PernixData Launches Its Flash Hypervisor In The UK
The software can considerably increase storage performance in virtualised environments
On Thursday, PernixData, the US start-up responsible for what it calls the industry’s first and only hypervisor for server-side flash, brought its FVP software to the UK.
Over the past few years, storage performance hasn’t really been able to keep up with the requirements of virtualised data centres. FVP solves this problem by virtualising all server flash, and creating a new clustered acceleration tier that allows management of storage performance independently from storage capacity.
“The beauty of our software is it will work with any SSD or PCI-E, it will work with any storage array. We don’t change the storage, we are not replacing it. And we are not changing anything in the VM. It’s up and running in five minutes, all you have to do is pick the flash you want to put in a cluster, choose if you want to accelerate reads or writes per VM basis, and you’re done,” told TechWeekEurope Jeff Aaron, vice president of Marketing at PernixDarta
In a flash
Founded by VMware veterans, PernixData came out of stealth mode at VMworld 2013, where it received the award for the Best New Product, and was the finalist in the Best New Technology category.
“We saw that all these guys were jumping into the flash space, but they were either building another box, or putting it in a sever in a very incomplete way – especially when it came to virtualisation. And the problem was huge,” told us Poojan Kumar, co-founder and CEO of PernixData.
“We said, wouldn’t it be nice if people could really solve the storage problem as they grow their virtual infrastructure, in a scale-out manner, seamlessly, without any changes to infrastructure itself? And these sorts of questions led to us going out and starting this company.”
Since then, PernixData has headhunted some of the foremost experts in virtualisation and raised $20 million in its second funding round from investors including Kleiner Perkins and Lightspeed Ventures.
What makes FVP unique is it integrates itself directly into the hypervisor as part of the kernel, rather than running on top of it. “You don’t have fault tolerance issues that VMs have, and resource contention issue, where VMs have to fight with each other for access to the kernel. So there’s better performance,” explains Aaron.
“We are not doing a cache, we’re doing true clustering. This means every flash device can see every other flash device, so when you move to a different host, you don’t have to rebuild it. And since we are clustering, this enables us to do something that no one else can do – write acceleration. Everyone else is just doing read acceleration.”
In combination with flash memory, FVP promises to lower latency, decrease storage utilization and increase IOPS and throughput.

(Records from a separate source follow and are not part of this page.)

**config.mk**
```make
export PLATFORM = sky130hd
export DESIGN_NAME = alu_op_sequencer
export DESIGN_NICKNAME = d
export VERILOG_FILES = /design/src/rtl/alu_op_sequencer_pkg.sv /design/src/rtl/alu_op_sequencer_timer.sv /design/src/rtl/alu_op_sequencer.sv
export SDC_FILE = /design/constraint.sdc
export NUM_CORES = 1
export LEC_CHECK = 0
export CAP_MARGIN = 20
export CORE_MARGIN = 2
export CORE_UTILIZATION = 48
export DETAILED_ROUTE_END_ITERATION = 10
export PLACE_DENSITY_LB_ADDON = 0.08
export SLEW_MARGIN = 20
export SYNTH_ARGS = -nofsm -noshare
export SYNTH_HDL_FRONTEND = slang
export SYNTH_SLANG_ARGS = --single-unit
```
**constraint.sdc**
```tcl
create_clock -name CLK -period 2.45 [get_ports CLK]
set_clock_uncertainty 0.15 [all_clocks]
set_input_delay 0.49 -clock CLK [delete_from_list [all_inputs] [get_ports CLK]]
set_output_delay 0.49 -clock CLK [all_outputs]
set_load 0.02 [all_outputs]
```
**src/rtl/alu_op_sequencer_pkg.sv**
```systemverilog
// Shared definitions for the ALU operation sequencer: state encoding,
// frame header nibbles, shift function codes and the idle-timeout default.
package alu_op_sequencer_pkg;

  typedef enum logic [3:0] {
    IDLE,
    GET_A0,
    GET_A1,
    GET_B0,
    GET_B1,
    EXEC,
    CAPT,
    SEND_LO,
    SEND_HI
  } state_t;

  localparam logic [3:0] HDR_LOAD    = 4'hA;
  localparam logic [3:0] HDR_REUSE   = 4'hB;
  localparam logic [3:0] FUN_SHR     = 4'hD;
  localparam logic [3:0] FUN_SHL     = 4'hE;
  localparam logic [3:0] FUN_DEFAULT = 4'hF;

  localparam int TIMEOUT_DEFAULT = 255;

  // Shift operations take only operand A; B keeps its stored value.
  function automatic logic is_shift(input logic [3:0] fun);
    return (fun == FUN_SHR) || (fun == FUN_SHL);
  endfunction

endpackage

```
**src/rtl/alu_op_sequencer_timer.sv**
```systemverilog
// Idle-cycle counter for operand collection; saturates at LIMIT and
// raises expired until cleared.
module alu_seq_timer
  import alu_op_sequencer_pkg::*;
#(
  parameter int LIMIT = TIMEOUT_DEFAULT
) (
  input  logic clk,
  input  logic rst,
  input  logic clear,
  input  logic run,
  output logic expired
);

  logic [7:0] r_count;

  assign expired = (r_count == 8'(LIMIT));

  always_ff @(posedge clk or posedge rst) begin
    if (rst) begin
      r_count <= 8'd0;
    end else if (clear) begin
      r_count <= 8'd0;
    end else if (run && !expired) begin
      r_count <= r_count + 8'd1;
    end
  end

endmodule

```
**src/rtl/alu_op_sequencer.sv**
```systemverilog
// Frame-driven sequencer: collects header and operand bytes, drives an
// external registered ALU for one cycle, then returns the 16-bit result as two bytes.
module alu_op_sequencer
  import alu_op_sequencer_pkg::*;
#(
  parameter int TIMEOUT = TIMEOUT_DEFAULT
) (
  input  logic        CLK,
  input  logic        RST,
  input  logic [7:0]  RX_DATA,
  input  logic        RX_VALID,
  output logic        RX_READY,
  output logic [7:0]  TX_DATA,
  output logic        TX_VALID,
  input  logic        TX_READY,
  output logic [15:0] ALU_A,
  output logic [15:0] ALU_B,
  output logic [3:0]  ALU_FUN,
  output logic        ALU_EN,
  input  logic [15:0] ALU_OUT,
  output logic        BUSY,
  output logic        ERR
);

  state_t      r_state;
  state_t      w_next;
  logic [15:0] r_a;
  logic [15:0] r_b;
  logic [15:0] r_result;
  logic [3:0]  r_fun;
  logic        r_err;
  logic        w_err;
  logic        w_in_get;
  logic        w_rx_acc;
  logic        w_expired;
  logic        w_load_fun;
  logic        w_load_a_lo;
  logic        w_load_a_hi;
  logic        w_load_b_lo;
  logic        w_load_b_hi;

  assign w_in_get = (r_state == GET_A0) || (r_state == GET_A1) ||
                    (r_state == GET_B0) || (r_state == GET_B1);
  // Held low during reset so no byte looks accepted while the block is cleared.
  assign RX_READY = (w_in_get || (r_state == IDLE)) && !RST;
  assign w_rx_acc = RX_VALID && RX_READY;

  assign TX_VALID = (r_state == SEND_LO) || (r_state == SEND_HI);
  assign TX_DATA  = (r_state == SEND_HI) ? r_result[15:8] :
                    (r_state == SEND_LO) ? r_result[7:0]  : 8'h00;
  assign ALU_A    = r_a;
  assign ALU_B    = r_b;
  assign ALU_FUN  = r_fun;
  assign ALU_EN   = (r_state == EXEC);
  assign BUSY     = (r_state != IDLE);
  assign ERR      = r_err;

  alu_seq_timer #(
    .LIMIT(TIMEOUT)
  ) u_timer (
    .clk    (CLK),
    .rst    (RST),
    .clear  (!w_in_get || w_rx_acc),
    .run    (w_in_get),
    .expired(w_expired)
  );

  always_comb begin
    w_next      = r_state;
    w_err       = 1'b0;
    w_load_fun  = 1'b0;
    w_load_a_lo = 1'b0;
    w_load_a_hi = 1'b0;
    w_load_b_lo = 1'b0;
    w_load_b_hi = 1'b0;
    case (r_state)
      IDLE: begin
        if (w_rx_acc) begin
          if (RX_DATA[7:4] == HDR_LOAD) begin
            w_load_fun = 1'b1;
            w_next     = GET_A0;
          end else if (RX_DATA[7:4] == HDR_REUSE) begin
            w_load_fun = 1'b1;
            w_next     = EXEC;
          end else begin
            w_err = 1'b1;
          end
        end
      end
      GET_A0: begin
        if (w_rx_acc) begin
          w_load_a_lo = 1'b1;
          w_next      = GET_A1;
        end else if (w_expired) begin
          w_err  = 1'b1;
          w_next = IDLE;
        end
      end
      GET_A1: begin
        if (w_rx_acc) begin
          w_load_a_hi = 1'b1;
          w_next      = is_shift(r_fun) ? EXEC : GET_B0;
        end else if (w_expired) begin
          w_err  = 1'b1;
          w_next = IDLE;
        end
      end
      GET_B0: begin
        if (w_rx_acc) begin
          w_load_b_lo = 1'b1;
          w_next      = GET_B1;
        end else if (w_expired) begin
          w_err  = 1'b1;
          w_next = IDLE;
        end
      end
      GET_B1: begin
        if (w_rx_acc) begin
          w_load_b_hi = 1'b1;
          w_next      = EXEC;
        end else if (w_expired) begin
          w_err  = 1'b1;
          w_next = IDLE;
        end
      end
      EXEC:    w_next = CAPT;
      CAPT:    w_next = SEND_LO;
      SEND_LO: if (TX_READY) w_next = SEND_HI;
      SEND_HI: if (TX_READY) w_next = IDLE;
      default: w_next = IDLE;
    endcase
  end

  // Operands and function change only on accepted bytes; the result is
  // captured from the ALU during CAPT, one cycle after the ALU_EN cycle.
  always_ff @(posedge CLK or posedge RST) begin
    if (RST) begin
      r_state  <= IDLE;
      r_a      <= 16'h0000;
      r_b      <= 16'h0000;
      r_fun    <= FUN_DEFAULT;
      r_result <= 16'h0000;
      r_err    <= 1'b0;
    end else begin
      r_state <= w_next;
      r_err   <= w_err;
      if (w_load_fun)  r_fun      <= RX_DATA[3:0];
      if (w_load_a_lo) r_a[7:0]   <= RX_DATA;
      if (w_load_a_hi) r_a[15:8]  <= RX_DATA;
      if (w_load_b_lo) r_b[7:0]   <= RX_DATA;
      if (w_load_b_hi) r_b[15:8]  <= RX_DATA;
      if (r_state == CAPT) r_result <= ALU_OUT;
    end
  end

endmodule

```
==> results.md, run 1 <==
* Chip height at slightly above 80 um
* Synth top area share at slightly above 50%
* Cts bufs inserted at 9
* RSZ-0062 raised after global routing: no
* Relative slew margins at a little under half
* Crit-path cells: nor3_2, and2_1, buf_12, a22o_1, clkdlybuf4s15_1
* Final #Nets at ~350
* Post-Synthesis Cell Area at slightly below 3000 um^2
* Fin crit share at 95.8%
* Overall Global Routing Usage at 20.1%
* Achievable frequency at 426 MHz
* Max Cap Viol at 0
* Pre-CTS setup slack at -0.00907 ns
* Net Sw Power at between 1.5 and 2 mW
* Post_cts resized at 12
* Max incr delay on CP at around 0.42 ns
* Critical Path AT at around 1.7 ns
* LEAKAGE at 1.77 nW
* Non-Filler Instances at around 400
* CTS Buffer Depth at 2
* P per Cell Area at roughly 1200 nW/um^2
* Critical path type: flop to output pin
* Setup violations, final at 0
* YS warnings at 0
* Post-detail-place hpwl at between 4000 and 5000 um
* Final ANT Viol Nets at 0
* Sw frac at a little over a third
* Port Buffers at 76
* Syn avg cell area at 13.5 um^2
* Maximum VDD drop at 0.743 mV
* Most common cell in the netlist: dfrtp_1
* Seq pwr share at a little under two fifths
* Post-synth top area cell: dfrtp_1
* Commonest cells post-synth: 61 x dfrtp_1, 43 x mux2_2, 11 x nor2_1
* Setup WS post-layout at between 0.1 and 0.15 ns
* Synth cell types at a little under 50
* Via count at about 2200
* Root buf cell: clkbuf_8
* First-pass GRT wire length at 10100 um
* Status: complete, no violations
* TritonCTS clock tree: yes
* Internal at between 3 and 4 mW
* Synth-to-Final Area Change at 36.8%
* Remaining Overflow, GRT at 0
* Clk sinks at 65
* ANT cells at 0
* Setup TNS at 0 ns
* Worst-Skew Late Latency at between 0.3 and 0.4 ns
* Worst slew pin tran at 0.783 ns
* Power share of the combinational group at 47.3%
* Worst hold path class: flop to flop
* Largest net degree at the start of global routing at 66
* Required time worst endpoint at approximately 1.8 ns
* Clock share of power at between 10% and 20%
* Post-synth EDFFs at 0
* Crit path max-delay cell type: dfrtp_1
* Ys async rst share at between 90% and 100%
* Final slew viol count at 0
* CTS H-tree depth at 3
* I/O Pins at 77
* Synthesized flop and latch total at between 60 and 70
* Vias per inst at between 5 and 6
* Clock Pin Slew Worst Setup and Hold Paths at approximately 0.060 ns
* Starting utilization of the core area at 49.8%
* Initial antenna violation count at 0
* Min Tclk post-route at ~2.3 ns
* Post-Syn Instances at roughly 220
* Starting DRT DRC Count at 80
* CP max FO at 10
* Register area share after synthesis at a little under three fifths
* DIE AREA at between 6000 and 7000 um^2
* Hold Buf Count CTS at 0
* Ys flop type: dfrtp_1
* Core Box Area at around 6000 um^2
* # rows at 28
* DR pass1 iterations at 5
* Vias in the first global route at around 2100
* Final hold violations at 0
* DR DRC count at 0
* Routed wire length at between 6000 and 7000 um
* Crit path buf inv count at 2
* Die X at a little over 80 um
* Core Util, Final at approximately 70%
* Post-CTS Setup Repair Bufs at 0
* DP Cell Count at 381
* Overall power after layout at ~4.9 mW
* Post-DR wirelength/cell at ~16 um
* Global placement routability congestion at slightly above 0.8
* Worst Setup End Kind: output pin
* Synth top area cells: dfrtp_1 52%, mux2_2 16%, mux2_1 3.8%
* Layout cells sized above 1 at 31.8%
* Startpoint Class: flop
* Kind of cell adding the most delay to the critical path: buffers and inverters
* Post-Syn Nets at between 200 and 250
[stage by stage]
stage	hold WS, ns	area, um^2
2_1_floorplan	0.309	2950
3_3_place_gp	0.318	3910
3_5_place_dp	0.326	3910
4_1_cts	0.340	4060
5_1_grt	0.358	4030
6_report	0.336	4030
[power groups by stage]
stage / logic (mW) / clock network, mW / registers (mW)
after CTS: 2.37 / 0.782 / 1.85
after global routing: 2.50 / 0.830 / 1.91
final: 2.34 / 0.755 / 1.84
after floorplan: 1.01 / 0 / 2.19
after global placement: 2.35 / 0 / 1.84
after detailed placement: 2.38 / 0 / 1.86
[worst reg2reg max path: stages, from the launching register on]
cell,delay [ns]
dfrtp_1,0.42
buf_4,0.19
nor2_1,0.14
buf_4,0.17
nand4_4,0.23
o221a_1,0.31
o41ai_2,0.19
[routing by layer]
layer | global-route usage [%] | vias to the layer above | share of wire [%]
met5 | 0 | - | 0
met4 | 9.00 | 0 | 1.6
met3 | 4.89 | 11 | 6.2
met2 | 32.3 | 65 | 47
met1 | 25.9 | 1066 | 45
li1 | - | 1015 | -
[placed cells by master, fill, tap and decap left out, types with 4 or more instances in the layout]
master / n
clkdlybuf4s50_1: 65
dfrtp_1: 61
mux2_2: 43
buf_4: 16
nor2_1: 11
mux2_1: 10
clkbuf_8: 10
a22o_1: 9
clkbuf_2: 9
nand2_1: 8
o21ai_0: 6
nand3_1: 5
nor3_1: 5
dfstp_2: 4
xor2_1: 4
a21oi_1: 4
clkinv_2: 4
[cell type report]
class	instances	area [um^2]
Clock buffer	11	141
Clock inverter	4	20.0
Fill cell	450	1890
Inverter	2	11.3
Multi-Input combinational cell	146	1270
Sequential cell	65	1630
Tap cell	75	93.8
Timing Repair Buffer	93	858
[cells by family after synthesis]
group                      share of synthesized area, %
AOI/OAI and AO/OA                                  8.83
xor gates and xnor gates                           1.49
adders and majority gates                         0.425
buffers and inverters                              1.57
DFF                                                55.4
muxes                                              20.3
and+or+nand+nor                                    12.1
[state kept, by name (all words and copies together) (netlist names)]
signal / flops
ALU_B: 16
r_state: 4
ALU_FUN: 4
r_result: 16
u_timer.r_count: 8
ALU_A: 16
ERR: 1
[worst paths after layout]
check                       startpoint           to  slack (ns)  cells past startpoint
setup / recovery            r_state[1]   TX_DATA[5]        0.10                      5
hold / removal             r_result[8]  r_result[8]        0.34                      1
setup reg to reg            r_state[2]   r_state[1]        0.55                      6
hold reg to reg            r_result[8]  r_result[8]        0.34                      1
max in group asynchronous          RST     ALU_A[3]        0.82                      4
min in group asynchronous          RST   r_state[2]        0.82                      4
No activity file was read; power rests on OpenSTA's default activity.
==> run 2: changes to the inputs <==
CAP_MARGIN = 5   (was 20)
==> results of run 2 <==
Final layout, timing and power as in run 1 (identical DEF).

According to Kumar, PernixData also opens a previously inaccessible market to established flash memory vendors. The company encourages adoption of server-side flash, and its software is complimentary to hardware sold by the likes of Fusion-io and Violin. “That’s why all server flash vendors, both SSD and PCI-E, really love us – because for the first time, they can sell their stuff to people who run virtualised infrastructure.”